* [PROBLEM STATEMENT]
Using the listing below, print exactly everything from the line with "a21oi_1: 2 / 10.01" down to the line with "mux2_4: 100 / 1501", both included, and nothing more.

* [RECORDS SUPPLIED]
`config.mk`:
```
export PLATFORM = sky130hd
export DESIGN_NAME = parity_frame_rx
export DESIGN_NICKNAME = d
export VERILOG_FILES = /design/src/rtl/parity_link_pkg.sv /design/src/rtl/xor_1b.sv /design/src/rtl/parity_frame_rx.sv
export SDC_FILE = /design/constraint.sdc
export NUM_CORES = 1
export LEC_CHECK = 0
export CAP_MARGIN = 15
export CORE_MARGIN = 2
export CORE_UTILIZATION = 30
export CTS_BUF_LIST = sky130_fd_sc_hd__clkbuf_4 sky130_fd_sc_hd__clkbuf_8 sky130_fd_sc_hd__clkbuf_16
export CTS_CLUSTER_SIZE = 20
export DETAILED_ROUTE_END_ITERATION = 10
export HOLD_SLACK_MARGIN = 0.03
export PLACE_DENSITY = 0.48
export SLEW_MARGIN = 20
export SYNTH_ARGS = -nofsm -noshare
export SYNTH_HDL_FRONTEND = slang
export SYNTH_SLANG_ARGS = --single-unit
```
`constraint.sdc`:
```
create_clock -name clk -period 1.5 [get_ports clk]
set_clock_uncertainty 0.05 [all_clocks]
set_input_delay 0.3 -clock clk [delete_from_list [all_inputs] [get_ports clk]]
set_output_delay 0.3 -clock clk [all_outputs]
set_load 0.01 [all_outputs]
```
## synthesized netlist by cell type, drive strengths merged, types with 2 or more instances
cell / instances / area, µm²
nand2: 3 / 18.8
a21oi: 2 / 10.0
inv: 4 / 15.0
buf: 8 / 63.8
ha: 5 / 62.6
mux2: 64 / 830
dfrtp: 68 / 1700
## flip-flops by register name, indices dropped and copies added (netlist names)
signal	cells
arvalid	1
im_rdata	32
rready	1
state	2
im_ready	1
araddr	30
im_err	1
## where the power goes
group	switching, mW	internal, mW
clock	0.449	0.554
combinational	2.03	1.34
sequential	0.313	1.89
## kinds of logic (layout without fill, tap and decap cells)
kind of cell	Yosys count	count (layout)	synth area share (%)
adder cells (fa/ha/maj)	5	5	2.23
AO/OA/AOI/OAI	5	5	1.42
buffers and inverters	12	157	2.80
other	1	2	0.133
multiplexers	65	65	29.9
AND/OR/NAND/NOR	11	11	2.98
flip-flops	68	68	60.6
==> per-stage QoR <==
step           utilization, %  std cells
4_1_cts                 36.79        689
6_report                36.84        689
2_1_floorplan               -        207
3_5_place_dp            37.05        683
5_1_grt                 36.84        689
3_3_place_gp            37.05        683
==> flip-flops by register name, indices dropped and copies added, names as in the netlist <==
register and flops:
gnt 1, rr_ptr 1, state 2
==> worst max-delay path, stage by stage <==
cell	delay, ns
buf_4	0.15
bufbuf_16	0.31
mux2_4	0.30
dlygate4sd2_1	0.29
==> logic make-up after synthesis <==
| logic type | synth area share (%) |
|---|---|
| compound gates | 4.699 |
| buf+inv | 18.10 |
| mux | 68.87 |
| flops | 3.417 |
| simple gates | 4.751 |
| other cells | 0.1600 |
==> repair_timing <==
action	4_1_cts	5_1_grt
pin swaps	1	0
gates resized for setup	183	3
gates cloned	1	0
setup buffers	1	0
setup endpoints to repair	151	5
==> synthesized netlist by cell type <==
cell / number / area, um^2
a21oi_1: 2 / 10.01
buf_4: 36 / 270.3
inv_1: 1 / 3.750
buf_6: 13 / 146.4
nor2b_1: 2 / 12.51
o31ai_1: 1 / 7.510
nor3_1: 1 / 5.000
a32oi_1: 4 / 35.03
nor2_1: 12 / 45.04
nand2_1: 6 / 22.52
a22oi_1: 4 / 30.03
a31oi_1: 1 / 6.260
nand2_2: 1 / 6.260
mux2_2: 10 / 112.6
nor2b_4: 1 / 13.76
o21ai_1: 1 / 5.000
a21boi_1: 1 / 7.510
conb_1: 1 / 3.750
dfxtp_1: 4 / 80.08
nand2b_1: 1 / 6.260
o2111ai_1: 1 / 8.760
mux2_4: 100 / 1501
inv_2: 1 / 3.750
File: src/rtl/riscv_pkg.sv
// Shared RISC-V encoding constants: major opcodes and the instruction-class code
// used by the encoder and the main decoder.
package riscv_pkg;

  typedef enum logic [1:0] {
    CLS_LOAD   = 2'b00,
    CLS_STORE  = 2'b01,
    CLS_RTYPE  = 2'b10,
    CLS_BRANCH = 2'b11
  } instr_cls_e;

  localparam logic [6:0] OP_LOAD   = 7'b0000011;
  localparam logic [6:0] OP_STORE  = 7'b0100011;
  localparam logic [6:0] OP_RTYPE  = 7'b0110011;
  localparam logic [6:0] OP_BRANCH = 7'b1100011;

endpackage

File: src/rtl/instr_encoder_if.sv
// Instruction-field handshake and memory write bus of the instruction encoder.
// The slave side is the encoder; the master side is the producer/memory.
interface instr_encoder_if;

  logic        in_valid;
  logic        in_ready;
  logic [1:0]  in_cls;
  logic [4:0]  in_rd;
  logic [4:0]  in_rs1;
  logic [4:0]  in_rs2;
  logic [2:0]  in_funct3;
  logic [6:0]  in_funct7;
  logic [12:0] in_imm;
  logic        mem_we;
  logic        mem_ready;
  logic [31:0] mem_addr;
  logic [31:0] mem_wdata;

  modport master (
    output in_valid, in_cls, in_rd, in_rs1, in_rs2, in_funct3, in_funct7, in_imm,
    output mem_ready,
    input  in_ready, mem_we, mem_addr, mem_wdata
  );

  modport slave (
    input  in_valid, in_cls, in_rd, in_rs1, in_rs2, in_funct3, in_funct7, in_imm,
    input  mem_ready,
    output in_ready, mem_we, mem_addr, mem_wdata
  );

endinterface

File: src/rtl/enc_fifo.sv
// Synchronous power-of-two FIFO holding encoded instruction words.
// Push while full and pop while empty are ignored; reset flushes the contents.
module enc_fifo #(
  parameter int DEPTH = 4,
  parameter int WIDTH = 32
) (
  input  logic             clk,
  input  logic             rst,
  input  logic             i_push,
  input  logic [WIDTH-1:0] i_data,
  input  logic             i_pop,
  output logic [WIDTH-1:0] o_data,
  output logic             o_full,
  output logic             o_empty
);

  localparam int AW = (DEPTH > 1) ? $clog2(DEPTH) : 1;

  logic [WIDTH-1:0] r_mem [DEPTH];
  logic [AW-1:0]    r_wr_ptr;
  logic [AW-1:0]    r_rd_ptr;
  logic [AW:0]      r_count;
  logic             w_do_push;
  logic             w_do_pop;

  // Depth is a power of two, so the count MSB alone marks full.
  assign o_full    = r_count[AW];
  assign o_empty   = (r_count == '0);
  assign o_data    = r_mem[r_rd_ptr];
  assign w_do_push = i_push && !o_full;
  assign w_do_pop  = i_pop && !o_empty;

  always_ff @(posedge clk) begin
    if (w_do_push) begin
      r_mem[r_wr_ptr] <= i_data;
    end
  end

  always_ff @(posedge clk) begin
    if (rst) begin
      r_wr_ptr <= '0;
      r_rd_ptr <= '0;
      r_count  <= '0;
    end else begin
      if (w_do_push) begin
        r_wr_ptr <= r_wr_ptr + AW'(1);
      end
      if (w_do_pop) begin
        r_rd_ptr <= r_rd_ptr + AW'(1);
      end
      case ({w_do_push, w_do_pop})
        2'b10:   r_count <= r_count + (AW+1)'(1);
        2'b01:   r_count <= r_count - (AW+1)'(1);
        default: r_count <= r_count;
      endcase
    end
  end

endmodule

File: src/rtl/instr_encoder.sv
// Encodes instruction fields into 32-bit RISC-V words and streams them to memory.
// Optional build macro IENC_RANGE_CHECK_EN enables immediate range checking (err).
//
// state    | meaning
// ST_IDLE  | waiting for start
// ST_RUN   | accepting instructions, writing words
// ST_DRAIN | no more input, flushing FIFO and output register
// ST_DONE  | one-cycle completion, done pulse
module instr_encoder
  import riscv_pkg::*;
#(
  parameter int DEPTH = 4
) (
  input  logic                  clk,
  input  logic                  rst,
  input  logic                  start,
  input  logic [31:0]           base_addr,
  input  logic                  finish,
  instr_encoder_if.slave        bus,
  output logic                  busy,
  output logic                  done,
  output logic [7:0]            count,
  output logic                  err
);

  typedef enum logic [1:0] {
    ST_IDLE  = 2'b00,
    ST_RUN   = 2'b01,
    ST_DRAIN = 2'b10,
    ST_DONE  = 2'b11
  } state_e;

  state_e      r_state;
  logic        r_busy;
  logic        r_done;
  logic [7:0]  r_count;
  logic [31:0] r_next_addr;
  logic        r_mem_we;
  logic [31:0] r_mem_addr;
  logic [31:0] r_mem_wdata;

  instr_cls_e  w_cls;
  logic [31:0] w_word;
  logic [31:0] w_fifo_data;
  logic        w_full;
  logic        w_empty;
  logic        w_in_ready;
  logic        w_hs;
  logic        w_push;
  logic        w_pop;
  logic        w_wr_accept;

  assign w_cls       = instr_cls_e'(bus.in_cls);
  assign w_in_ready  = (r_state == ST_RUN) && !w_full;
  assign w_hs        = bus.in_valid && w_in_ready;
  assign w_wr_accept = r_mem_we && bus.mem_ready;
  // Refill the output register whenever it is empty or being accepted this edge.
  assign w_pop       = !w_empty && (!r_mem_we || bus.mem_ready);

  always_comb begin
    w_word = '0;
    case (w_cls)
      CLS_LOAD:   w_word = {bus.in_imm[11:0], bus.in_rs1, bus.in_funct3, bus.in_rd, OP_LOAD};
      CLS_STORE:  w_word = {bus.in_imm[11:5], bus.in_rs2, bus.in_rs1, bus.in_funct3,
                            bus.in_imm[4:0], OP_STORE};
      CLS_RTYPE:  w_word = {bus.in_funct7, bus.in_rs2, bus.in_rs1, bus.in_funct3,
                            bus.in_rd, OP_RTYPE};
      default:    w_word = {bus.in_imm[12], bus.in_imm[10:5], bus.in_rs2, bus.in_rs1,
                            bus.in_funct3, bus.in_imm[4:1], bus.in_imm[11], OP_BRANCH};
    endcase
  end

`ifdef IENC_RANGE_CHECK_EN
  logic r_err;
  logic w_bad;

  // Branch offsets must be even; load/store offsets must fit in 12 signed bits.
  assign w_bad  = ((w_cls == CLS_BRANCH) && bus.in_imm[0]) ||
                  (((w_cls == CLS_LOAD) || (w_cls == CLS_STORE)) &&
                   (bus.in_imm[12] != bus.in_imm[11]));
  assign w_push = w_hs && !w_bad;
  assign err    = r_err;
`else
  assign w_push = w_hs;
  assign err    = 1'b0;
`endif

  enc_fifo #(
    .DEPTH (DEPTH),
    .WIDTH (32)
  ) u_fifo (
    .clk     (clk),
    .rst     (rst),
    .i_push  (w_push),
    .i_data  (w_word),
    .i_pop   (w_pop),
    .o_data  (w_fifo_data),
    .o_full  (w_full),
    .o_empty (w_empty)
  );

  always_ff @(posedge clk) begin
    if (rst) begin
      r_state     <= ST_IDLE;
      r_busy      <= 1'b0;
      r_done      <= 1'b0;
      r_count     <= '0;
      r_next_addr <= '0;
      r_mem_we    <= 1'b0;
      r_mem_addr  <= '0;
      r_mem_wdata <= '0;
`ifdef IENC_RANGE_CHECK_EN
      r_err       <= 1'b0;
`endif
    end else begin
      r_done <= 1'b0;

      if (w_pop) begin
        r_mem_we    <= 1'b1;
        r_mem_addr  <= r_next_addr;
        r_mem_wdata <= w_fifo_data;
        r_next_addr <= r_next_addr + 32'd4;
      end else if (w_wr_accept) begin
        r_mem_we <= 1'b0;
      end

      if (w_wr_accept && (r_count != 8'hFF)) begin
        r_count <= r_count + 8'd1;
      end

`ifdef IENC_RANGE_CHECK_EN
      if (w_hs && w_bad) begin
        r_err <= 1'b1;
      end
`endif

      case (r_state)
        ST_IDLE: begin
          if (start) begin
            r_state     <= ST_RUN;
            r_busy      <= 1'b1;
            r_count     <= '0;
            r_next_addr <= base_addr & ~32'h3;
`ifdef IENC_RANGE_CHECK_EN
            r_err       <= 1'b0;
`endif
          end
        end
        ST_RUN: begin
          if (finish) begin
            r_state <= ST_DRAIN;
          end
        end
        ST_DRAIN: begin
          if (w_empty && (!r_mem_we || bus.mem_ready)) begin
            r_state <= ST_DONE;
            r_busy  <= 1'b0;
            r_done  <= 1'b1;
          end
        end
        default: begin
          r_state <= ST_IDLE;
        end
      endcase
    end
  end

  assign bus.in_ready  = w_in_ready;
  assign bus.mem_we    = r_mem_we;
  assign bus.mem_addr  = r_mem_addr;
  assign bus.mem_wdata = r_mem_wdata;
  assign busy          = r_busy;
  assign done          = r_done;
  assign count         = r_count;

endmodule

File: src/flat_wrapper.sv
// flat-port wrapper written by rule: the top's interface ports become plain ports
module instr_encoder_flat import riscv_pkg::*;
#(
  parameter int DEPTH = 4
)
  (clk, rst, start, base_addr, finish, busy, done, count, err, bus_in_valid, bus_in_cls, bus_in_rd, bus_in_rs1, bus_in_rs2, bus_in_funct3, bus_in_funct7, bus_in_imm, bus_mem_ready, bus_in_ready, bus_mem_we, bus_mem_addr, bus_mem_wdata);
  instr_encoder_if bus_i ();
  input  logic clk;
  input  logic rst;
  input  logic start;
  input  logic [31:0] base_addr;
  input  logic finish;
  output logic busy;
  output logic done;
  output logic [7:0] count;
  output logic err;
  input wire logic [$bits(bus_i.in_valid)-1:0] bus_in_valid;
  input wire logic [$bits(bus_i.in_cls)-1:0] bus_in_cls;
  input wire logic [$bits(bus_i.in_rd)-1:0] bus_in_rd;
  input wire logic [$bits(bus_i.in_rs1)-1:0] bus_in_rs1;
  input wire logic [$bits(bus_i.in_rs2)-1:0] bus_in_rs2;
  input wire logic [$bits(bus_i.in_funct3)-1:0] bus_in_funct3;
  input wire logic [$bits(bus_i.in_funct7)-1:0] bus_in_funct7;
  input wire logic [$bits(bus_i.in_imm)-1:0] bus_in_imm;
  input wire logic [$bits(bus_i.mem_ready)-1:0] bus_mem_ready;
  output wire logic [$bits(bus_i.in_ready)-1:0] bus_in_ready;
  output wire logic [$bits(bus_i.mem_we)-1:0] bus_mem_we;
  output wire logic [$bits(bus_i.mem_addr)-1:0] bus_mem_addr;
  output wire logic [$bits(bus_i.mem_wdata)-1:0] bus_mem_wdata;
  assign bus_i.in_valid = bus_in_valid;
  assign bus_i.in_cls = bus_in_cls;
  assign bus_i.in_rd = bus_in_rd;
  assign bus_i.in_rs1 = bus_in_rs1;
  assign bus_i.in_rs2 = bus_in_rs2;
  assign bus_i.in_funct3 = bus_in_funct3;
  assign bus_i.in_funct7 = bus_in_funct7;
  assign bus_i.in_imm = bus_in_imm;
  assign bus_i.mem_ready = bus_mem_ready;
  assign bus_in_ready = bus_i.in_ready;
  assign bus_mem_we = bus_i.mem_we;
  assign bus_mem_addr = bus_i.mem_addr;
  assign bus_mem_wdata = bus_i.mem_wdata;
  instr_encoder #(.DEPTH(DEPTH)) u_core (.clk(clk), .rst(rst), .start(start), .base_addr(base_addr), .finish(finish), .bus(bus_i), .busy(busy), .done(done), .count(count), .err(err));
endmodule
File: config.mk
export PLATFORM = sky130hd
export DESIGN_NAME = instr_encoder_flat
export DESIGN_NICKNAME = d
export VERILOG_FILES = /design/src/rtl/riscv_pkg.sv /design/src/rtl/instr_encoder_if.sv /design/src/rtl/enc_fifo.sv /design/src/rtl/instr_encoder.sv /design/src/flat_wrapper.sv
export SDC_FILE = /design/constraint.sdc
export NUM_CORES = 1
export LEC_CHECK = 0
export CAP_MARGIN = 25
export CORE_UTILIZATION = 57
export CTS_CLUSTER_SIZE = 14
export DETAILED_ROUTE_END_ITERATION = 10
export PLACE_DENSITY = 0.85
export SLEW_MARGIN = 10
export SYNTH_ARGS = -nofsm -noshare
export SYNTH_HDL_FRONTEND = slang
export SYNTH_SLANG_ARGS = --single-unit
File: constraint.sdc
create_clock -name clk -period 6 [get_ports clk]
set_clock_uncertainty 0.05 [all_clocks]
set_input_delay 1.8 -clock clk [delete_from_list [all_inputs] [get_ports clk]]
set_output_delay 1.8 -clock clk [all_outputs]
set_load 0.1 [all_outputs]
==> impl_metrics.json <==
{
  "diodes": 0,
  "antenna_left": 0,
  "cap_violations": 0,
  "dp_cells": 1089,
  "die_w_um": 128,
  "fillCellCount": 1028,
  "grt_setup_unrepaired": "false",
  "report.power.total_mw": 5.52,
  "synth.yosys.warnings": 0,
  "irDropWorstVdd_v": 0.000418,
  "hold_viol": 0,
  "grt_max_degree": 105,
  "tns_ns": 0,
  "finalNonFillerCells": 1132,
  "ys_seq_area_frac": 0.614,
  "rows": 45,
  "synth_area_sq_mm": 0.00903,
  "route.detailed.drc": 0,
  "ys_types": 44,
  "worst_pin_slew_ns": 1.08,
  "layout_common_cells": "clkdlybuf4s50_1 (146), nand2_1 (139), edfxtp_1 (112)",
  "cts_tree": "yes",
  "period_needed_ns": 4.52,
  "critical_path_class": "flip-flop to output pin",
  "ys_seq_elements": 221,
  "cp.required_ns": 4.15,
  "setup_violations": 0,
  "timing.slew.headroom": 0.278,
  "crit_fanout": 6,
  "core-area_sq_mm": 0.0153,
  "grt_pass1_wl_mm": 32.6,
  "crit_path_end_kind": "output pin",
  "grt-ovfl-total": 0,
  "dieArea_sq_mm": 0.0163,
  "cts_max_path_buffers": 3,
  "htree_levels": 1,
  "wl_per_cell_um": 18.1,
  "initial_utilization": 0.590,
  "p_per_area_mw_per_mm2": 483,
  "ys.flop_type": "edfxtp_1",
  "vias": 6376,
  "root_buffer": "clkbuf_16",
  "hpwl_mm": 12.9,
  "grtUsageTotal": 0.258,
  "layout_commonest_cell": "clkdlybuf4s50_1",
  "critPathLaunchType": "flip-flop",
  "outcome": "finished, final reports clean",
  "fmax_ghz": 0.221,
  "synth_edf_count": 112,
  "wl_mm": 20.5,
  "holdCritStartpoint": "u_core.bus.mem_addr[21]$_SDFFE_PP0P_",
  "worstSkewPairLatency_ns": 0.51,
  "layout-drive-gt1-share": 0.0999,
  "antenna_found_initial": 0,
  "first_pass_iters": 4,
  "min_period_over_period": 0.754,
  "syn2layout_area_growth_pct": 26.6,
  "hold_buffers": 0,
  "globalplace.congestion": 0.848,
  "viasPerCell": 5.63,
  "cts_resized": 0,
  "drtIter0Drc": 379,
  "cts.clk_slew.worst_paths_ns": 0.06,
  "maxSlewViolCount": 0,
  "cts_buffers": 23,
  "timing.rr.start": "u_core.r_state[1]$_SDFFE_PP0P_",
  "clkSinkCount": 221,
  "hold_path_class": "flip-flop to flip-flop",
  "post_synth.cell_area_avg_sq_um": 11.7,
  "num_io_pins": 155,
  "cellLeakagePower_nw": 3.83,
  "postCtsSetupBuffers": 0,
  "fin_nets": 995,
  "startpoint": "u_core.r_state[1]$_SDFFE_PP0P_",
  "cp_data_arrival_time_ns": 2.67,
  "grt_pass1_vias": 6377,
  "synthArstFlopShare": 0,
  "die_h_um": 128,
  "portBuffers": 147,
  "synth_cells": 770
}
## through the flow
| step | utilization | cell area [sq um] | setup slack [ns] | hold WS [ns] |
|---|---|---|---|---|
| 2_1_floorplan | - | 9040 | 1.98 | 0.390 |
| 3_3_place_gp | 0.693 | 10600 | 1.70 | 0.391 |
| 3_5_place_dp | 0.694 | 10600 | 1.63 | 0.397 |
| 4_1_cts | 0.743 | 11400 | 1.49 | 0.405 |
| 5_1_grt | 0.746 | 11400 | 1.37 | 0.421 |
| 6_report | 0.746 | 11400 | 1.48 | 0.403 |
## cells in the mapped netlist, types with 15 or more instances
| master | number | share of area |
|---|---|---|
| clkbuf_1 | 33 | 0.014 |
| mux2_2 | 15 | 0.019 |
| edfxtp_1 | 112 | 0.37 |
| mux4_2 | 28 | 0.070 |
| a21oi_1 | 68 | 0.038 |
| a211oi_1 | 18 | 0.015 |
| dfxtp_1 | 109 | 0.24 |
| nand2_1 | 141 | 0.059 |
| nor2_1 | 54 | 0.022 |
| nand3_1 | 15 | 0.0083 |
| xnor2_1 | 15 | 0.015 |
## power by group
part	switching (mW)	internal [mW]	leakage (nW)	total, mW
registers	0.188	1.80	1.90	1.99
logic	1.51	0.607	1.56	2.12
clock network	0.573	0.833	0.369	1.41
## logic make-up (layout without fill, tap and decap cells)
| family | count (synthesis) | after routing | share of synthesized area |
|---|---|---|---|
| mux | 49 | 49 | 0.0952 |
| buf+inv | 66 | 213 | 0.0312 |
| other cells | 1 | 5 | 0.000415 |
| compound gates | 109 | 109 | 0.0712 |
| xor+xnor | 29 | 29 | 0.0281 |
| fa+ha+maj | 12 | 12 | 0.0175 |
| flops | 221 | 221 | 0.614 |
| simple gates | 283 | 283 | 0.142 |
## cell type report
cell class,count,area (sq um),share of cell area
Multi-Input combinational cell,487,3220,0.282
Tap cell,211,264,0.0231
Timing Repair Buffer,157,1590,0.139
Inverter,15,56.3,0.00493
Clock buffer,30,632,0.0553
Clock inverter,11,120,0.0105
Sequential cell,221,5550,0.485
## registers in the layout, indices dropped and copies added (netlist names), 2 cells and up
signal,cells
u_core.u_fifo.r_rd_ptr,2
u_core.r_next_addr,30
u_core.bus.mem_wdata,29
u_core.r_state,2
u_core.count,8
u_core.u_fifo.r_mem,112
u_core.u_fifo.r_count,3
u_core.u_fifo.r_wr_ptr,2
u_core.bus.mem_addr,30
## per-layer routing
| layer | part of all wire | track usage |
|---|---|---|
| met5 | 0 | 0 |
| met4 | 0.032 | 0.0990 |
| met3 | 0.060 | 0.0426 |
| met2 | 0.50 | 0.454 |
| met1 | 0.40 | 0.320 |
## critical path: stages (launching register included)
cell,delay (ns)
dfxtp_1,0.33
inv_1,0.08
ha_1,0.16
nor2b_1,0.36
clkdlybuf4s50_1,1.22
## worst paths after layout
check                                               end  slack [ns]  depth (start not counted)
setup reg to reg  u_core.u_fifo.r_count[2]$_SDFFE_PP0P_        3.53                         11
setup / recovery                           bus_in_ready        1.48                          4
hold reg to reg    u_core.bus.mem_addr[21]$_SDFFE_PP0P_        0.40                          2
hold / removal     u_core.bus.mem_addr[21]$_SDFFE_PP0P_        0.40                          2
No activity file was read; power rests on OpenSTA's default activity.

* [EXPECTED OUTPUT]
a21oi_1: 2 / 10.01
buf_4: 36 / 270.3
inv_1: 1 / 3.750
buf_6: 13 / 146.4
nor2b_1: 2 / 12.51
o31ai_1: 1 / 7.510
nor3_1: 1 / 5.000
a32oi_1: 4 / 35.03
nor2_1: 12 / 45.04
nand2_1: 6 / 22.52
a22oi_1: 4 / 30.03
a31oi_1: 1 / 6.260
nand2_2: 1 / 6.260
mux2_2: 10 / 112.6
nor2b_4: 1 / 13.76
o21ai_1: 1 / 5.000
a21boi_1: 1 / 7.510
conb_1: 1 / 3.750
dfxtp_1: 4 / 80.08
nand2b_1: 1 / 6.260
o2111ai_1: 1 / 8.760
mux2_4: 100 / 1501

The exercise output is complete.